==> flow/design.v (excerpt) <==
module Remoto(clk,rst,entrada,comando,su,sd,suB,sdB,saida_1,saida1_1,saida2_1,soma_result_1,sinal_A,sinal_B);
For scale: roughly 150 flip-flops, roughly 71 I/O pins.
==> flow/config.mk <==
export PLATFORM = sky130hd
export DESIGN_NAME = Remoto
export DESIGN_NICKNAME = Remoto
export VERILOG_FILES = /design/flow/design.v
export SDC_FILE = /design/flow/constraint.sdc
export NUM_CORES = 4
export LEC_CHECK = 0
export ABC_AREA = 1
export CAP_MARGIN = 20
export CORE_MARGIN = 2
export CORE_UTILIZATION = 56
export CTS_CLUSTER_DIAMETER = 381
export CTS_CLUSTER_SIZE = 99
export PLACE_DENSITY = 0.46
export SETUP_SLACK_MARGIN = 3.95
export SLEW_MARGIN = 20
export TNS_END_PERCENT = 15
==> flow/constraint.sdc <==
create_clock -name core_clock -period 14.0 [get_ports {clk}]
set_input_delay 2.8000 -clock core_clock [delete_from_list [all_inputs] [get_ports {clk}]]
set_output_delay 2.8000 -clock core_clock [all_outputs]
set_load 0.01 [all_outputs]
run.sh (not shown) runs the stock make flow with config.mk's settings and CLKGATE_MAP_FILE=.
The starting point passed the timing, DRC and antenna checks.
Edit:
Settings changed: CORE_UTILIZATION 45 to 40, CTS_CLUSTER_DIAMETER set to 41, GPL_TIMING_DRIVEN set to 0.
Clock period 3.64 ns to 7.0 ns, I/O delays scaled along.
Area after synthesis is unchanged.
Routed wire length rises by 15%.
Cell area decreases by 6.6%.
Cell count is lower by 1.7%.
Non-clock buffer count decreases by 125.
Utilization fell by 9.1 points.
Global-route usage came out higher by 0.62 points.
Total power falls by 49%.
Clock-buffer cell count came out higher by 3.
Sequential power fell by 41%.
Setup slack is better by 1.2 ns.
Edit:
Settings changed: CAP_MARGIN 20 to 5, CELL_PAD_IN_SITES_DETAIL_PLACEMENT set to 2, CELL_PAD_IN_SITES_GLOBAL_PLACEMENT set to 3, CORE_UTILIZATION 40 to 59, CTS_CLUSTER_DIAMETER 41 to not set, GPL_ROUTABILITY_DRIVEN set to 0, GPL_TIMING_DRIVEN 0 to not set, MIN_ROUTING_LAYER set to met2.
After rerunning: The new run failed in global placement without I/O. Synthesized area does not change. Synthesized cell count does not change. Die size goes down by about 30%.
==> build 32: inputs <==
// magnitude_wrapper
module magnitude_wrapper(
	input aclk,
	input aresetn,
	input s_i_data_valid,
	output reg s_o_data_ready,
	input [31:0] s_i_data,
	output reg m_o_data_valid,
	input m_i_data_ready,
	output reg [31:0] m_o_data
    );
clock: 11.9 ns
lec_check: 0
cap_margin: 30
core_aspect_ratio: 0.91
core_margin: 2
core_utilization: 72
cts_cluster_diameter: 382
cts_cluster_size: 22
place_density_lb_addon: 0.04
setup_slack_margin: -1.18
slew_margin: 20
run.sh (not shown) runs the stock make flow with config.mk's settings and CLKGATE_MAP_FILE=.
==> build 31: changes against build 32 <==
CORE_ASPECT_RATIO = default   (was 0.91)
CORE_UTILIZATION = 22   (was 72)
CTS_CLUSTER_DIAMETER = 256   (was 382)
CTS_CLUSTER_SIZE = 100   (was 22)
PLACE_DENSITY_LB_ADDON = default   (was 0.04)
SETUP_SLACK_MARGIN = -0.36   (was -1.18)
TNS_END_PERCENT = 10   (was default)
==> flow/constraint.sdc (replaced) <==
create_clock -name core_clock -period 11.4 [get_ports {aclk}]
set_input_delay 2.2800 -clock core_clock [delete_from_list [all_inputs] [get_ports {aclk}]]
set_output_delay 2.2800 -clock core_clock [all_outputs]
set_load 0.01 [all_outputs]
==> trial 85: changes against build 32 <==
CAP_MARGIN = 20   (was 30)
CORE_ASPECT_RATIO = default   (was 0.91)
CORE_UTILIZATION = 58   (was 72)
CTS_CLUSTER_DIAMETER = default   (was 382)
CTS_CLUSTER_SIZE = default   (was 22)
PLACE_DENSITY_LB_ADDON = default   (was 0.04)
SETUP_SLACK_MARGIN = default   (was -1.18)
==> flow/constraint.sdc (replaced) <==
create_clock -name core_clock -period 4.54 [get_ports {aclk}]
set_input_delay 0.9080 -clock core_clock [delete_from_list [all_inputs] [get_ports {aclk}]]
set_output_delay 0.9080 -clock core_clock [all_outputs]
set_load 0.01 [all_outputs]
==> trial 66: changes against build 32 <==
CAP_MARGIN = 20   (was 30)
CORE_ASPECT_RATIO = default   (was 0.91)
CORE_UTILIZATION = 40   (was 72)
CTS_CLUSTER_DIAMETER = default   (was 382)
CTS_CLUSTER_SIZE = default   (was 22)
PLACE_DENSITY_LB_ADDON = default   (was 0.04)
SETUP_SLACK_MARGIN = default   (was -1.18)
==> flow/constraint.sdc (replaced) <==
create_clock -name core_clock -period 10.0 [get_ports {aclk}]
set_input_delay 2.0000 -clock core_clock [delete_from_list [all_inputs] [get_ports {aclk}]]
set_output_delay 2.0000 -clock core_clock [all_outputs]
set_load 0.01 [all_outputs]
==> out/qor.yml <==
reg2reg_to: "o_data_temp[31]$_DFFE_PP_"
status: "timing/DRC/antenna clean"
cts_setup_buffers: 0
routed-wl-met3_mm: 1.589
grtUsageMet2_pct: 55.46
the above is filed under build 32

==> out/qor.yml <==
status: "finished with violations"
so.violations: "negative setup slack"
setup_slack_ps: -2517
routed-wl-met3_mm: 1.171
cts_setup_buffers: 40
grt_remaining_overflow: 0
grtUsageMet2_pct: 51.01
reg2reg_to: "o_data_temp[30]$_DFFE_PP_"
final-setup-viol-count: 27
the above is filed under trial 85

==> out/qor.yml <==
routed-wl-met3_mm: 1.049
seq_area_um2: 2973
holdBufCountCts: 0
reg2reg_to: "o_data_temp[31]$_DFFE_PP_"
cts_setup_buffers: 0
status: "timing/DRC/antenna clean"
the above is filed under trial 66

==> out/qor.yml <==
finalCriticalPeriod_ps: 8018
grtUsageMet2_pct: 18.34
routed-wl-met3_mm: 1.047
status: "timing/DRC/antenna clean"
setup_slack_ps: 3382
fin_skew_ps: 15.82
n_tap_cell: 1080
reg2reg_to: "o_data_temp[31]$_DFFE_PP_"
the above is filed under build 31


========
==> job 245: inputs <==
==> flow/design.v <==
`timescale 1ns / 1ps
module magnitude_wrapper(
	input aclk,
	input aresetn,
	input s_i_data_valid,
	output reg s_o_data_ready,
	input [31:0] s_i_data,
	output reg m_o_data_valid,
	input m_i_data_ready,
	output reg [31:0] m_o_data
    );
	reg [31:0] o_data_temp;
	reg [15:0] data_real;
	reg [15:0] data_imag;
	reg start_calc;
	reg ack_calc;
	wire [15:0] in_real = s_i_data[15:0];
	wire [15:0] in_imag = s_i_data[31:16];
	always @ (posedge aclk)
		begin
			if (aresetn == 0) begin
				s_o_data_ready <= 1'b0;
				start_calc <= 1'b0;
			end
			if (ack_calc == 1'b1) begin
				start_calc <= 0;
			end
			if ( (s_i_data_valid == 1'b1) && (ack_calc == 0)) begin
				if (in_real[15] == 1'b1)
					data_real <= ~in_real + 16'd1;
				else
					data_real <= in_real;
				if (in_imag[15] == 1'b1)
					data_imag <= ~in_imag + 16'd1;
				else
					data_imag <= in_imag;
				s_o_data_ready <= 1;
				start_calc <= 1'b1;
			end
		end
	always @ (posedge aclk)
		begin
			if (aresetn == 0) begin
				ack_calc <= 0;
			end
			if (start_calc == 1'b1) begin
				ack_calc <= 1;
				o_data_temp <= data_real*data_real + data_imag*data_imag;
			end
			else begin
				ack_calc <= 0;
			end
		end
	always @ (posedge aclk)
		begin
			if (aresetn == 0) begin
				m_o_data_valid <= 1'b0;
			end
			if (m_i_data_ready == 1'b1) begin
				if (ack_calc == 0) begin
					m_o_data_valid <= 1'b0;
				end
				else begin
					m_o_data_valid <= 1'b1;
					m_o_data <= o_data_temp;
				end
			end
		end
endmodule
==> flow/run.sh <==
#!/bin/bash
# the make line also repeats each setting of config.mk as NAME=value (left out here)
make -C /OpenROAD-flow-scripts/flow DESIGN_CONFIG=/design/flow/config.mk WORK_HOME=/design/flow/orfs CLKGATE_MAP_FILE= finish
==> flow/config.mk <==
export PLATFORM = sky130hd
export DESIGN_NAME = magnitude_wrapper
export DESIGN_NICKNAME = magnitude_wrapper
export VERILOG_FILES = /design/flow/design.v
export SDC_FILE = /design/flow/constraint.sdc
export NUM_CORES = 4
export LEC_CHECK = 0
export ABC_AREA = 1
export CAP_MARGIN = 20
export CORE_ASPECT_RATIO = 0.5
export CORE_MARGIN = 7
export CORE_UTILIZATION = 70
export CTS_CLUSTER_DIAMETER = 310
export CTS_CLUSTER_SIZE = 100
export HOLD_SLACK_MARGIN = 0.06
export PLACE_DENSITY = 0.37
export SLEW_MARGIN = 25
export TNS_END_PERCENT = 15
==> flow/constraint.sdc <==
create_clock -name core_clock -period 10.0 [get_ports {aclk}]
set_input_delay 2.0000 -clock core_clock [delete_from_list [all_inputs] [get_ports {aclk}]]
set_output_delay 2.0000 -clock core_clock [all_outputs]
set_load 0.01 [all_outputs]
==> job 8002: changes against job 245 <==
- CORE_ASPECT_RATIO: 0.5 -> 1.27
- CORE_MARGIN: 7 -> 2
- CORE_UTILIZATION: 70 -> 37
- CTS_CLUSTER_DIAMETER: 310 -> default
- CTS_CLUSTER_SIZE: 100 -> default
- GPL_TIMING_DRIVEN: default -> 1
- HOLD_SLACK_MARGIN: 0.06 -> default
- MIN_ROUTING_LAYER: default -> met1
- PLACE_DENSITY: 0.37 -> default
- SLEW_MARGIN: 25 -> 20
- TNS_END_PERCENT: 15 -> default
==> flow/constraint.sdc (replaced) <==
create_clock -name core_clock -period 7.33 [get_ports {aclk}]
set_input_delay 1.4660 -clock core_clock [delete_from_list [all_inputs] [get_ports {aclk}]]
set_output_delay 1.4660 -clock core_clock [all_outputs]
set_load 0.01 [all_outputs]
==> results <==
item	job 8002	job 245
CTS clk-pin slew, worst paths	0.09 ns	0.08 ns
Status	finished clean	finished clean
WP depth	22	23
Post-route design area	21400 um2	20800 um2
Tool warning count	36	38
Placed cell count	2930	2624
Cell area reported after detailed placement	21000 um2	20500 um2
Startpoint of the worst setup timing path	data_real[7]	data_real[6]
Via count of the first global-routing pass	15300	14000
Count of plain and timing-repair buffers in the layout	95	72
Total Die Area	54700 um2	33100 um2

========
==> job 4622 <==
Starts from the design.v that is shown in full above.
Settings: LEC_CHECK=0, CAP_MARGIN=20, CELL_PAD_IN_SITES_GLOBAL_PLACEMENT=1, CORE_MARGIN=2, CORE_UTILIZATION=35, CTS_CLUSTER_DIAMETER=228, CTS_CLUSTER_SIZE=61, GPL_TIMING_DRIVEN=0, MAX_ROUTING_LAYER=met4, PLACE_DENSITY_LB_ADDON=0.27, SETUP_SLACK_MARGIN=0.67, SLEW_MARGIN=20; clock period 10.0 ns.
==> job 6608 (differences from job 4622) <==
Settings changed: ABC_AREA from default to 1, CELL_PAD_IN_SITES_GLOBAL_PLACEMENT 1 to default, CORE_UTILIZATION 35 to 72, CTS_CLUSTER_DIAMETER 228 to default, CTS_CLUSTER_SIZE 61 to 76, GPL_TIMING_DRIVEN 0 to default, MAX_ROUTING_LAYER met4 to default, PLACE_DENSITY_LB_ADDON 0.27 to 0.28, SETUP_SLACK_MARGIN 0.67 to default.
==> flow/constraint.sdc (replaced) <==
create_clock -name core_clock -period 6.46 [get_ports {aclk}]
set_input_delay 1.2920 -clock core_clock [delete_from_list [all_inputs] [get_ports {aclk}]]
set_output_delay 1.2920 -clock core_clock [all_outputs]
set_load 0.01 [all_outputs]
==> job 4782 (differences from job 4622) <==
Settings changed: ABC_AREA from default to 1, CELL_PAD_IN_SITES_GLOBAL_PLACEMENT 1 to default, CORE_UTILIZATION 35 to 72, CTS_CLUSTER_DIAMETER 228 to default, CTS_CLUSTER_SIZE 61 to 93, GPL_TIMING_DRIVEN 0 to default, MAX_ROUTING_LAYER met4 to default, PLACE_DENSITY from default to 0.36, PLACE_DENSITY_LB_ADDON 0.27 to default, SETUP_SLACK_MARGIN 0.67 to default, TNS_END_PERCENT from default to 15.
==> flow/constraint.sdc (replaced) <==
create_clock -name core_clock -period 4.23 [get_ports {aclk}]
set_input_delay 0.8460 -clock core_clock [delete_from_list [all_inputs] [get_ports {aclk}]]
set_output_delay 0.8460 -clock core_clock [all_outputs]
set_load 0.01 [all_outputs]
==> qor.yml <==
clock_skew_ps: 19.92
so_faults: "negative setup slack"
status: "complete, but fails checks"
finalNonFillerCells: 2924
fp_util: 0.7297
setup_ws_ps: -2720
place_ws_ps: -2312
finalSetupTns_ps: -61050
drt_pre_antenna_iters: 7
setup_viol: 27
[end of results for job 4782]
==> qor.yml <==
setup_viol: 19
status: "complete, but fails checks"
setup_ws_ps: -501.0
so_faults: "negative setup slack"
finalNonFillerCells: 2781
fp_util: 0.7297
[end of results for job 6608]
==> qor.yml <==
drt_pre_antenna_iters: 5
finalNonFillerCells: 2568
status: "finished clean"
setup_ws_ps: 1773
clock_skew_ps: 18.32
setup_viol: 0
[end of results for job 4622]

========
==> 05-24: inputs <==
Starts from the design.v that is shown in full above.
clock: 6.55 ns
lec_check: 0
abc_area: 1
cap_margin: 30
core_margin: 2
core_utilization: 72
cts_cluster_diameter: 217
cts_cluster_size: 76
place_density: 0.43
setup_slack_margin: -0.36
slew_margin: 20
==> inputs of 11-13, as changes to 05-24 <==
ABC_AREA = not set   (was 1)
CAP_MARGIN = 20   (was 30)
CTS_CLUSTER_DIAMETER = not set   (was 217)
CTS_CLUSTER_SIZE = 36   (was 76)
PLACE_DENSITY = not set   (was 0.43)
SETUP_SLACK_MARGIN = not set   (was -0.36)
==> flow/constraint.sdc (replaced) <==
create_clock -name core_clock -period 6.92 [get_ports {aclk}]
set_input_delay 1.3840 -clock core_clock [delete_from_list [all_inputs] [get_ports {aclk}]]
set_output_delay 1.3840 -clock core_clock [all_outputs]
set_load 0.01 [all_outputs]
==> impl_metrics.toml <==
# flow metrics
[status]
so_faults = "setup timing"
status = "complete, but fails checks"

[timing]
worst_slack_ns = -0.156
setup_viol = 10

[worst_setup_path]
r2r_slack_ns = -0.16

[layout]
final_cells = 2716
-- figures above: 05-24

==> impl_metrics.toml <==
# flow metrics
[timing]
worst_slack_ns = -0.382
setup_viol = 11

[layout]
final_cells = 2380
fin_util_pct = 87.3

[worst_setup_path]
r2r_slack_ns = -0.38

[status]
status = "complete, but fails checks"
so_faults = "setup timing"
-- figures above: 11-13


========
==> exp/harbor <==
Starts from the design.v that is shown in full above.
clock: 5.28 ns
lec_check: 0
cap_margin: 20
core_margin: 2
core_utilization: 59
slew_margin: 20
==> inputs of exp/ember, as changes to exp/harbor <==
Settings changed: CAP_MARGIN 20 to 30, CORE_UTILIZATION 59 to 22, SETUP_SLACK_MARGIN set to -0.36.
==> flow/constraint.sdc (replaced) <==
create_clock -name core_clock -period 11.4 [get_ports {aclk}]
set_input_delay 2.2800 -clock core_clock [delete_from_list [all_inputs] [get_ports {aclk}]]
set_output_delay 2.2800 -clock core_clock [all_outputs]
set_load 0.01 [all_outputs]
==> Flow_metrics.wiki <==
=== Physical design figures ===
{| class="wikitable"
! Metric !! Value
|-
| Die ar. || 0.08662 mm^2
|-
| Status || timing/DRC/antenna clean
|-
| Metal2 WL || between 20000 and 25000 um
|-
| Number of standard-cell rows in the floorplan || 106
|-
| Routed via count divided by cell count || roughly 4
|-
| Non-clock buffer instance count of the final layout || ~74
|-
| Relative slew slack || 0.3602
|-
| Setup crit end || o_data_temp[31]
|}
# the run above: exp/ember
*****
## ACTIVITY
Return all lines of the material above in which the word "finalNonFillerCells" occurs.

## OUTPUT FOR THIS TASK
finalNonFillerCells: 2924
finalNonFillerCells: 2781
finalNonFillerCells: 2568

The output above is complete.